Passive smoking is related to about 165,000 new cases of diseases annually in the UK, making children particularly vulnerable to respiratory infections, asthma, bacterial meningitis and even death. “This is a great result and sends a clear message that protecting children’s health is a priority,” said the director of cancer prevention at Cancer Research UK, Alison Cox, who expects the decision to usher new laws mandating proper and deterrent labeling on tobacco packaging.
“This law will protect children from being forced to inhale cancer-causing tobacco smoke when they travel in a car. Now the government must press the accelerator and fulfill a commitment to protect children from tobacco marketing by sending regulations for plain, standardized packaging for tobacco products to Parliament without delay,” she added.
There are currently about half a million children who are exposed to secondhand smoke within the cars of their families. “Comprehensive tobacco control measures will protect children from a deadly addiction and save lives. These measures have strong support across the political parties, and are popular with the public,” said Cox.
The organization believes that parents are not completely aware of the risks of secondhand smoke. In addition, since it is invisible and odorless, the common, yet false idea is that blowing cigarette smoke out of the window eliminates exposure. Hopefully the new legislation will do the trick, as breaking the law means a £50 fixed penalty fine, similar to what is already in place in some American states, such as California, as well as in Canada and Australia.
Public Health Minister Jane Ellison explained that Public Health England is going to launch awareness campaigns both on the risks associated to secondhand smoke and on the new law.
“Taken together, the regulations on smoking in cars and standardized packaging will help de-normalise smoking and protect children from this deadly addiction,” explained the chief executive of health charity ASH, Deborah Arnott, who said that the organizations are also focused on standardized tobacco packaging.

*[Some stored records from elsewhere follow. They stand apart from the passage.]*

$ cat src/hdl/mmr_pkg.sv
// shared constants and carriers for the midi receive interpreter
package mmr_pkg;
	localparam int VOICES = 16;
	localparam int CLK_MHZ = 250;
	// loss-of-sensing timeout in ms and its cycle count
	localparam int SENSE_MS = 300;
	localparam int SENSE_CYC = SENSE_MS * 1000 * CLK_MHZ;
	localparam int CLK_PER_QN = 24;
	localparam int BEAT_W = 14;
	localparam logic [7:0] ST_NOTE_OFF = 8'h80;
	localparam logic [7:0] ST_NOTE_ON = 8'h90;
	localparam logic [7:0] ST_SYSEX = 8'hf0;
	localparam logic [7:0] ST_SONG_POS = 8'hf2;
	localparam logic [7:0] ST_SONG_SEL = 8'hf3;
	localparam logic [7:0] ST_TUNE = 8'hf6;
	localparam logic [7:0] ST_EOX = 8'hf7;
	localparam logic [7:0] ST_CLOCK = 8'hf8;
	localparam logic [7:0] ST_START = 8'hfa;
	localparam logic [7:0] ST_CONT = 8'hfb;
	localparam logic [7:0] ST_STOP = 8'hfc;
	localparam logic [7:0] ST_SENSE = 8'hfe;
	localparam logic [7:0] ST_RESET = 8'hff;
	localparam logic [1:0] MODE_OMNI_POLY = 2'h0;
	localparam logic [1:0] MODE_OMNI_MONO = 2'h1;
	localparam logic [1:0] MODE_CHAN_POLY = 2'h2;
	localparam logic [1:0] MODE_CHAN_MONO = 2'h3;
	localparam logic [1:0] RESET_MODE = MODE_OMNI_POLY;
	localparam logic [3:0] RESET_CHAN = 4'h0;
	// one voice event toward the voice engine
	typedef struct packed {
		logic on;
		logic [3:0] voice;
		logic [6:0] note;
		logic [6:0] vel;
	} mmr_voice_ev_t;
	typedef enum logic [3:0] {
		PS_IDLE = 4'b0001,
		PS_DATA1 = 4'b0010,
		PS_DATA2 = 4'b0100,
		PS_SYSEX = 4'b1000
	} mmr_state_t;
endpackage

$ cat src/hdl/mmr_receiver.sv
// midi message interpreter: channel filter, voice assignment, real time
module mmr_receiver import mmr_pkg::*; #(
	parameter int SENSE_CYCLES = SENSE_CYC,
	parameter logic [6:0] MAKER_ID = 7'h5a // arbitrary value
) (
	input wire logic ref_clk,
	input wire logic rst_b,
	input wire logic [7:0] rx_byte,
	input wire logic rx_valid,
	input wire logic [1:0] cfg_mode,
	input wire logic cfg_mode_load,
	input wire logic [3:0] cfg_chan,
	input wire logic [VOICES-1:0] kbd_busy,
	output mmr_voice_ev_t voice_ev,
	output logic voice_ev_valid,
	output logic all_notes_off,
	output logic [1:0] rx_mode,
	output logic [3:0] rx_chan,
	output logic playing,
	output logic [4:0] tick_in_qn,
	output logic [BEAT_W-1:0] song_beat_pointer,
	output logic [6:0] song_number,
	output logic song_select,
	output logic autotune_start,
	output logic sysex_data_valid,
	output logic [6:0] sysex_data,
	output logic sysex_done
);
	// the watchdog compare needs at least two counts to tell idle from loss
	if (SENSE_CYCLES < 2) begin : g_bad_sense
		$error("SENSE_CYCLES too small");
	end
	logic [1:0] rst_sync;
	logic rst_n;
	// two-stage reset release
	always_ff @(posedge ref_clk or negedge rst_b) begin
		if (!rst_b)
			rst_sync <= 2'h0;
		else
			rst_sync <= {rst_sync[0], 1'h1};
	end
	assign rst_n = rst_sync[1];

	mmr_state_t st;
	logic [7:0] status;
	logic [6:0] d1;
	logic sysex_ours;
	logic sysex_first;
	logic is_rt, is_status;
	logic sys_reset;
	logic [VOICES-1:0] busy;
	logic [6:0] vnote [VOICES];
	logic sense_seen;
	logic [31:0] sense_cnt;
	logic [4:0] next_tick;
	assign is_status = rx_valid && rx_byte[7];
	assign is_rt = is_status && rx_byte[7:3] == 5'h1f;
	assign sys_reset = rx_valid && rx_byte == ST_RESET;

	// message parser; real-time bytes pass through without disturbing it
	always_ff @(posedge ref_clk or negedge rst_n) begin
		if (!rst_n) begin
			st <= PS_IDLE;
			status <= 8'h00;
			d1 <= 7'h00;
			sysex_ours <= 1'h0;
			sysex_first <= 1'h0;
		end else if (rx_valid && !is_rt) begin
			if (rx_byte[7]) begin
				status <= rx_byte;
				sysex_first <= rx_byte == ST_SYSEX;
				sysex_ours <= 1'h0;
				unique case (1'b1)
					rx_byte == ST_SYSEX: st <= PS_SYSEX;
					rx_byte == ST_SONG_POS, rx_byte == ST_SONG_SEL,
					rx_byte[7:4] != 4'hf: st <= PS_DATA1;
					default: st <= PS_IDLE;
				endcase
			end else begin
				unique case (st)
					PS_IDLE: st <= PS_IDLE;
					PS_DATA1: begin
						d1 <= rx_byte[6:0];
						if (status == ST_SONG_SEL || status[7:5] == 3'h6)
							st <= PS_DATA1;
						else
							st <= PS_DATA2;
					end
					PS_DATA2: st <= PS_DATA1; // running status
					PS_SYSEX: begin
						sysex_first <= 1'h0;
						if (sysex_first)
							sysex_ours <= rx_byte[6:0] == MAKER_ID;
					end
				endcase
			end
		end
	end

	// mode and channel; reset to factory defaults
	always_ff @(posedge ref_clk or negedge rst_n) begin
		if (!rst_n) begin
			rx_mode <= RESET_MODE;
			rx_chan <= RESET_CHAN;
		end else if (sys_reset) begin
			rx_mode <= RESET_MODE;
			rx_chan <= RESET_CHAN;
		end else if (cfg_mode_load) begin
			rx_mode <= cfg_mode;
			rx_chan <= cfg_chan;
		end
	end

	// decoded note message
	logic note_msg, chan_ok, key_on, key_off, omni, mono;
	logic [6:0] vel;
	logic [3:0] mchan;
	assign mchan = status[3:0];
	assign vel = rx_byte[6:0];
	assign omni = rx_mode == MODE_OMNI_POLY || rx_mode == MODE_OMNI_MONO;
	assign mono = rx_mode[0];
	assign chan_ok = omni || mchan == rx_chan;
	assign note_msg = rx_valid && !rx_byte[7] && st == PS_DATA2 && chan_ok
		&& (status[7:4] == ST_NOTE_ON[7:4] || status[7:4] == ST_NOTE_OFF[7:4]);
	assign key_on = note_msg && status[7:4] == ST_NOTE_ON[7:4] && vel != 7'h00;
	assign key_off = note_msg && !key_on;

	// voice choice: first free voice for poly, fixed voice for mono
	logic [3:0] free_v, hit_v, tgt_v;
	logic free_ok, hit_ok;
	always_comb begin
		free_v = 4'h0;
		free_ok = 1'h0;
		hit_v = 4'h0;
		hit_ok = 1'h0;
		for (int i = VOICES - 1; i >= 0; i--) begin
			if (!busy[i] && !kbd_busy[i]) begin
				free_v = 4'(i);
				free_ok = 1'h1;
			end
			if (busy[i] && vnote[i] == d1 && (rx_mode != MODE_CHAN_MONO
				|| 4'(i) == mchan)) begin
				hit_v = 4'(i);
				hit_ok = 1'h1;
			end
		end
	end
	always_comb begin
		unique case (rx_mode)
			MODE_CHAN_MONO: tgt_v = mchan;
			MODE_OMNI_MONO: tgt_v = 4'h0;
			default: tgt_v = free_v;
		endcase
	end

	// voice table and events; sensing loss or reset silences all
	logic kill;
	logic fire_on;
	assign fire_on = key_on && (mono || free_ok);
	always_ff @(posedge ref_clk or negedge rst_n) begin
		if (!rst_n) begin
			busy <= '0;
			voice_ev <= '0;
			voice_ev_valid <= 1'h0;
			all_notes_off <= 1'h0;
		end else begin
			voice_ev_valid <= 1'h0;
			all_notes_off <= kill;
			if (kill) begin
				busy <= '0;
			end else if (fire_on) begin
				busy[tgt_v] <= 1'h1;
				voice_ev <= '{1'h1, tgt_v, d1, vel};
				voice_ev_valid <= 1'h1;
			end else if (key_off && hit_ok) begin
				busy[hit_v] <= 1'h0;
				voice_ev <= '{1'h0, hit_v, d1, 7'h00};
				voice_ev_valid <= 1'h1;
			end
		end
	end
	always_ff @(posedge ref_clk) begin
		if (fire_on && !kill)
			vnote[tgt_v] <= d1;
	end

	// active sensing watchdog, restarted by any byte
	always_ff @(posedge ref_clk or negedge rst_n) begin
		if (!rst_n) begin
			sense_seen <= 1'h0;
			sense_cnt <= '0;
		end else if (rx_valid) begin
			sense_cnt <= '0;
			if (rx_byte == ST_SENSE)
				sense_seen <= 1'h1;
			else if (sys_reset)
				sense_seen <= 1'h0;
		end else if (sense_seen) begin
			if (sense_cnt == 32'(SENSE_CYCLES - 1)) begin
				sense_seen <= 1'h0;
				sense_cnt <= '0;
			end else
				sense_cnt <= sense_cnt + 32'h1;
		end
	end
	assign kill = sys_reset || (sense_seen && !rx_valid
		&& sense_cnt == 32'(SENSE_CYCLES - 1));

	// transport: start, stop, continue, clock
	assign next_tick = (tick_in_qn == 5'(CLK_PER_QN - 1)) ? 5'h0
		: tick_in_qn + 5'h1;
	always_ff @(posedge ref_clk or negedge rst_n) begin
		if (!rst_n) begin
			playing <= 1'h0;
			tick_in_qn <= 5'h0;
			song_beat_pointer <= '0;
		end else if (rx_valid) begin
			unique case (rx_byte)
				ST_START: begin
					playing <= 1'h1;
					tick_in_qn <= 5'h0;
					song_beat_pointer <= '0;
				end
				ST_STOP: playing <= 1'h0;
				ST_CONT: playing <= 1'h1;
				ST_RESET: begin
					playing <= 1'h0;
					tick_in_qn <= 5'h0;
					song_beat_pointer <= '0;
				end
				ST_CLOCK: if (playing) begin
					tick_in_qn <= next_tick;
					// one beat is six clocks; pointer wraps at 16384
					if (tick_in_qn == 5'h5 || tick_in_qn == 5'hb
						|| tick_in_qn == 5'h11 || tick_in_qn == 5'h17)
						song_beat_pointer <= song_beat_pointer + 1'b1;
				end
				default: ; // song position is deliberately dropped
			endcase
		end
	end

	// system common and exclusive strobes
	always_ff @(posedge ref_clk or negedge rst_n) begin
		if (!rst_n) begin
			song_number <= 7'h00;
			song_select <= 1'h0;
			autotune_start <= 1'h0;
			sysex_data_valid <= 1'h0;
			sysex_data <= 7'h00;
			sysex_done <= 1'h0;
		end else begin
			song_select <= 1'h0;
			autotune_start <= rx_valid && rx_byte == ST_TUNE;
			sysex_data_valid <= rx_valid && !rx_byte[7] && st == PS_SYSEX
				&& sysex_ours && !sysex_first;
			sysex_done <= rx_valid && rx_byte == ST_EOX
				&& st == PS_SYSEX && sysex_ours;
			if (rx_valid && !rx_byte[7])
				sysex_data <= rx_byte[6:0];
			if (rx_valid && !rx_byte[7] && st == PS_DATA1
				&& status == ST_SONG_SEL) begin
				song_number <= rx_byte[6:0];
				song_select <= 1'h1;
			end
		end
	end
endmodule // mmr_receiver

$ cat config.mk
export PLATFORM = sky130hd
export DESIGN_NAME = mmr_receiver
export DESIGN_NICKNAME = d
export VERILOG_FILES = /design/src/hdl/mmr_pkg.sv /design/src/hdl/mmr_receiver.sv
export SDC_FILE = /design/constraint.sdc
export NUM_CORES = 1
export LEC_CHECK = 0
export BUFFER_PORTS_ARGS = -buffer_cell sky130_fd_sc_hd__buf_2
export CAP_MARGIN = 0
export CELL_PAD_IN_SITES_DETAIL_PLACEMENT = 1
export CELL_PAD_IN_SITES_GLOBAL_PLACEMENT = 1
export CORE_MARGIN = 2
export CORE_UTILIZATION = 25
export DETAILED_ROUTE_END_ITERATION = 16
export PLACE_DENSITY = 0.57
export SYNTH_ARGS = -nofsm -noshare
export SYNTH_HDL_FRONTEND = slang
export SYNTH_SLANG_ARGS = --single-unit
$ cat constraint.sdc
create_clock -name ref_clk -period 6.1 [get_ports ref_clk]
set_input_delay 0 -clock ref_clk [delete_from_list [all_inputs] [get_ports ref_clk]]
set_output_delay 0 -clock ref_clk [all_outputs]
set_load 0.05 [all_outputs]
# == Yosys cells after proc, flatten, opt, wreduce, memory -nomap -nowiden ==
# Memory sizes are Yosys's and may differ from the RTL's.
# Cells that the tools add are included.
# word_totals
ff_bits,137
word_cells,375
in_bits,34
out_inout_bits,65
mem_bits_rw,112
mem_count,1
# mem_list
memory,depth,width,rd,rd_ports_with_merged_regs,write_ports,line_no,rtl
vnote,16,7,16,0,1,mmr_receiver.sv:52,logic [6:0] vnote [VOICES];
# classes
add_sub_neg,3
n_bitwise,5
n_reduce_logical,163
mux,108
eq_ne,65
order_cmp,4
# ops
operator,count
$mux W4,35
$eq A7 B7 Y1,16
$eq A8 B8 Y1 const B,12
$mux W32,3
$logic_and A1 B1 Y1,75
$mux W1,50
$mux W16,3
$logic_not A1 Y1,38
$mux W19,2
$add A32 B1 Y32 const B,1
$eq A32 B27 Y1 const B,1
$eq A4 B4 Y1 const A,8
$mux W14,2
$pmux W14 S2,1
$logic_or A1 B1 Y1,25
$and A16 B16 Y16,1
$eq A3 B4 Y1 const A,4
$not A16 Y16,1
$or A16 B16 Y16,1
$pmux W4 S2,2
$eq A5 B5 Y1 const B,3
$add A14 B1 Y14 const B,1
$reduce_bool A2 Y1,7
$eq A4 B4 Y1 const B,3
other kinds (36),53

# == Logic depth before layout (Yosys ltp) ==
# Gate-level depths: netlist of the first run.
# An unclocked memory read counts as a cell.
# depth
ltp_word,29
mapped_depth,11
ltp_nobuf,10

# == Least setup slack after synthesis of the first run ==
# No wires, ideal clock.
# synth_path
path_type,flip-flop to flip-flop
startpoint,register rx_mode[0]
endpoint,"memory vnote[12][0], enable pin"
arrival_ns,2.497
path_stages_with_launch,7
path_slack_ns,3.221
path_cell_list,dfrtp_1 o21bai_1 nor3_1 nand2_1 o21ai_1 nand3_1 nor3_1
# synth_between
elab_chain_len,11
word_cells_on_any_way,15
cone_classes,eq/ne: 2; mux: 3; reduce/logical: 10
# synth_lines
element,line_no,rtl
from (decl),mmr_receiver.sv:17,"output logic [1:0] rx_mode,"
from (signal assigned),mmr_receiver.sv:109,rx_mode <= cfg_mode;
$eq A2 B1 Y1 / $logic_not A2 Y1 (equally long branches),"mmr_receiver.sv:120, mmr_receiver.sv:149",
$logic_or A1 B1 Y1,mmr_receiver.sv:120,assign omni = rx_mode == MODE_OMNI_POLY || rx_mode == MODE_OMNI_MONO;
$logic_or A1 B1 Y1,mmr_receiver.sv:122,assign chan_ok = omni || mchan == rx_chan;
$logic_and A1 B1 Y1,mmr_receiver.sv:123,assign note_msg = rx_valid && !rx_byte[7] && st == PS_DATA2 && chan_ok
$logic_and A1 B1 Y1,mmr_receiver.sv:124,&& (status[7:4] == ST_NOTE_ON[7:4] || status[7:4] == ST_NOTE_OFF[7:4]);
$logic_and A1 B1 Y1 (2 in a row),mmr_receiver.sv:125,assign key_on = note_msg && status[7:4] == ST_NOTE_ON[7:4] && vel != 7'h00;
$logic_and A1 B1 Y1,mmr_receiver.sv:159,assign fire_on = key_on && (mono || free_ok);
$logic_and A1 B1 Y1,mmr_receiver.sv:183,if (fire_on && !kill)
$mux W1,mmr_receiver.sv:183,
$mux W1 (not written as such),mmr_receiver.sv:184,vnote[tgt_v] <= d1;
to (decl),mmr_receiver.sv:52,
# Parallel ways exist; a longest one is shown, timed or not.

# == Worst setup path after layout of the first run ==
# layout_path
startpoint,register status[1]
endpoint,register busy[4]
# layout_between
elab_chain_len,28
word_cells_on_any_way,108
cone_classes,order compare: 4; eq/ne: 16; mux: 40; bitwise: 3; reduce/logical: 45
# layout_lines
element,line_no,rtl
from (decl),mmr_receiver.sv:45,logic [7:0] status;
from (signal assigned),mmr_receiver.sv:70,status <= rx_byte;
$eq A4 B4 Y1,mmr_receiver.sv:142,|| 4'(i) == mchan)) begin
$logic_or A1 B1 Y1,mmr_receiver.sv:142,
$logic_and A1 B1 Y1,mmr_receiver.sv:141,if (busy[i] && vnote[i] == d1 && (rx_mode != MODE_CHAN_MONO
$mux W4 (16 in a row),mmr_receiver.sv:141,
$lt A4 B5 Y1 (not written as such) / $ge A4 B1 Y1 (equally long branches),mmr_receiver.sv:176,busy[hit_v] <= 1'h0;
$logic_and A1 B1 Y1 (not written as such),mmr_receiver.sv:176,
$mux W1 (not written as such),mmr_receiver.sv:176,
$demux W1 S4,mmr_receiver.sv:176,
$not A16 Y16 (no line),-,
$and A16 B16 Y16 (no line),-,
$mux W16,mmr_receiver.sv:175,end else if (key_off && hit_ok) begin
$mux W16,mmr_receiver.sv:171,end else if (fire_on) begin
$mux W16,mmr_receiver.sv:169,if (kill) begin
to (signal assigned),mmr_receiver.sv:170,busy <= '0;
"to (signal, indexed assignment)",mmr_receiver.sv:172,busy[tgt_v] <= 1'h1;
"to (signal, indexed assignment)",mmr_receiver.sv:176,
to (decl),mmr_receiver.sv:51,logic [VOICES-1:0] busy;
# Parallel ways exist; a longest one is shown, timed or not. The select of a mux whose other input is x is not followed.
# A chain may end at the register's enable or synchronous reset.

==> results by group, run 1 <==
Layout
  • Multi-input gate area: 0.00503 mm2
  • Storage element area: 0.00680 mm2
  • # nets final: 1228
  • # fillers: 5321
  • Layout area overhead: 19.1%
  • Final core occ: 30.2%
  • Share of cells above drive strength 1: 19.3%
  • Diode count: 0

Timing
  • Headroom to the max-slew limit: 10.2%
  • Final Slew Violations: 0
  • Fmax achieved: 249 MHz
  • Final Hold Viols: 0
  • Final setup viols: 0
  • TNS Setup: 0 ps
  • Clock Skew: 14.8 ps
  • Final WS setup: 2080 ps
  • RSZ-0062 raised after global routing: no
  • Worst Max-Slew Pin Slew: 1340 ps
  • Min Tclk post-route: 4020 ps
  • Crit share post-route: 65.9%

Placement
  • Setup WS pre-CTS: 1940 ps
  • HPWL Detailed: 25700 um
  • Port bufs: 98
  • GPL Wtd Cong: 0.858

Global routing
  • Largest net degree at the start of global routing: 58
  • Remaining Overflow, GRT: 0
  • First-pass GRT wire length: 56700 um
  • Vias in the first global route: 9127
  • Total Routing Usage GR: 14.4%
  • Number of antenna violations at the first check in global routing: 1

CTS
  • Post-CTS Setup Bufs: 0
  • CTS tree: done
  • CTS Buf Count: 28
  • Clk root buf: clkbuf_16
  • Sinks on the clock net: 249
  • Clk_lat worst skew: 550 ps
  • CTS max path bufs: 3
  • Clock transition at the registers of the reported paths: 60 ps
  • H-tree depth: 1

Synthesis
  • Mapped Nets: 1105
  • Post-synth EDFFs: 112
  • Mapped Area: 0.0121 mm2
  • Mapped Avg Cell Area: 11.4 um2
  • Yosys reg bits: 249
  • Post-synthesis sequential area ratio: 56.0%
  • Synth warn: 0
  • Synth async-reset ratio: 55.0%
  • Main synth FF type: dfrtp_1
  • Gate Count Post-Synth: 1067
  • Synth unique cells: 79
  • Top post-synthesis cells by area: dfrtp_1 (28%), edfxtp_1 (28%), xnor2_1 (8.4%), o21ai_0 (3.4%), mux2_2 (3.3%)
  • Leading area contributor after synthesis: dfrtp_1
  • Share of Yosys cell area claimed by the top area cell type: 28.1%

Route
  • Initial DRT Pass Iterations: 5
  • Post-DRT Antenna Nets: 0
  • Vias: 8890
  • DR WL/cell: 20.0 um
  • Overall routed net length: 36500 um
  • # DRC: 0
  • Avg Vias per Cell: 4.87
  • Starting DRC count in detailed routing: 619

Floorplanning
  • Die Ht: 224 um
  • Core ar.: 0.0478 mm2
  • Row count: 80
  • Die area: 0.0503 mm2
  • Initial Utilization: 25.3%
  • Ports: 99
  • Die Span X: 224 um

Critical path
  • Worst R2R Path Depth: 8
  • R2R setup slack: 2080 ps
  • Worst r2r src: status[1]
  • Worst path arrival time: 4500 ps
  • Worst Setup Start Kind: flip-flop
  • FF-to-FF End: busy[4]
  • CP Max Fanout: 11
  • Endpoint type of the worst setup path: flip-flop
  • Critical Path RT: 6570 ps
  • WS Path Type: flip-flop to flip-flop

Pwr
  • LEAKAGE: 0.00552 uW
  • Pwr Density: 338 mW/mm2
  • Total power: 4880 uW
  • Peak VDD IR: 0.191 mV

Status
  • Status: finished clean

Job
  • Max-Cap Viols: 0

Worst hold path
  • Worst hold path type: input pin to async pin
[power breakdown]
| group | internal [uW] | switching [uW] | leakage [uW] |
|---|---|---|---|
| logic | 423 | 702 | 0.00224 |
| registers | 1940 | 138 | 0.00283 |
| clock network | 985 | 701 | 0.000450 |
[registers in the layout, indices dropped and copies added (netlist names), 8 cells and up]
register	count
vnote	112
sense_cnt	32
voice_ev	19
busy	16
song_beat_pointer	14
status	8
[how the worst max path moves through the flow]
| stage | startpoint | end | slack, ps | cells past startpoint |
|---|---|---|---|---|
| 6_report | status[1] | busy[4] | 2080 | 8 |
| 5_1_grt | busy[6] | busy[8] | 1730 | 8 |
| 4_1_cts | busy[6] | busy[12] | 1950 | 8 |
| 3_5_place_dp | busy[6] | busy[12] | 1940 | 8 |
| 3_3_place_gp | busy[6] | busy[8] | 1890 | 8 |
| 2_1_floorplan | rst_sync[1] | all_notes_off | 2000 | 0 |
[final cells by class]
type | instances | share of cell area, %
Timing Repair Buffer | 141 | 6.03
Clock buffer | 35 | 5.39
Tap cell | 615 | 5.33
Sequential cell | 249 | 47.1
Inverter | 14 | 0.364
Multi-Input combinational cell | 756 | 34.8
Clock inverter | 17 | 0.953
[cells in the final DEF (no fill, tap or decap), types with 11 or more instances in the layout]
master	Yosys	routed
inv_1	13	13
nor2_1	73	73
nand4_1	40	40
o31ai_1	19	19
nor3_1	32	32
xnor2_1	116	116
mux2_2	36	36
and3_1	11	11
dlygate4sd3_1	0	24
nand2b_1	19	19
buf_4	16	18
a31oi_1	20	20
a21oi_1	42	42
nand2_1	72	72
nor2b_1	13	13
o21ai_0	82	82
buf_2	5	99
nand3_1	21	21
edfxtp_1	112	112
clkbuf_16	0	29
dfrtp_1	136	135
[what timing repair did]
| action | in CTS | in global routing |
|---|---|---|
| resized for setup | 0 | 0 |
| endpoints found under the setup margin | 0 | 0 |
| hold buffers | 24 | 0 |
| hold endpoints to repair | 46 | 0 |
[metrics by stage]
| step | instances | hold WS, ps | cell area, um2 |
|---|---|---|---|
| 3_5_place_dp | 1750 | -212 | 13300 |
| 2_1_floorplan | 1067 | -296 | 12100 |
| 5_1_grt | 1827 | 305 | 14400 |
| 3_3_place_gp | 1750 | -214 | 13300 |
| 4_1_cts | 1826 | 284 | 14400 |
| 6_report | 1827 | 309 | 14400 |
[routing by layer]
layer  share of wire [%]  global-route usage (%)
met4                 2.1                    3.82
met1                  48                    20.2
met5               0.036                       0
met3                 4.0                    2.30
met2                  46                    23.2
[kinds of logic after synthesis]
kind of cell    after synthesis  share of synthesized area [%]
fa+ha+maj                     4                          0.413
simple gates                355                           15.8
mux                          45                           4.09
buf+inv                      62                           2.53
flops                       249                           56.0
other cells                   1                         0.0309
xor+xnor                    126                           9.10
compound gates              225                           12.0
[worst max-delay path, stage by stage (launching register included)]
cell and delay [ps]:
dfrtp_1 550, xor2_1 250, o41ai_2 500, nand4b_1 280
a311oi_2 530, nand3b_1 350, nor3_1 1100, o21ai_0 180
a31oi_1 200
[Yosys cell counts, types with 4 or more instances]
master	n
o22ai_1	9
nor3b_1	5
a22oi_1	9
nor2b_1	13
or2_2	7
xor2_1	10
o31ai_1	19
nand2b_1	19
ha_1	4
xnor2_1	116
dfrtp_1	136
edfxtp_1	112
buf_2	5
and4_1	6
inv_1	13
and3_1	11
a31oi_1	20
nor4b_1	8
a22o_1	5
clkbuf_1	23
mux2i_1	9
o41ai_1	4
mux2_2	36
nor3_1	32
nand4_1	40
nand2_1	72
nor4_1	8
nand3_1	21
or3_1	10
nor2_1	73
a21o_1	4
o21ai_0	82
and2_1	7
a21oi_1	42
buf_4	16
Power figures use the tool's default switching activity.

A recently released Vital Signs report from the Centers for Disease Control and Prevention (CDC) reported that one out of every four people in the United States are exposed to secondhand smoke. This means 58 million non-smokers are still at risk of the serious complications cigarette smoking can cause. Despite the fact that exposure to secondhand smoke has decreased by half based on data collected between 1999 to 2000 and 2011 to 2012, the center believes today’s numbers are still too high, and that the public should be aware.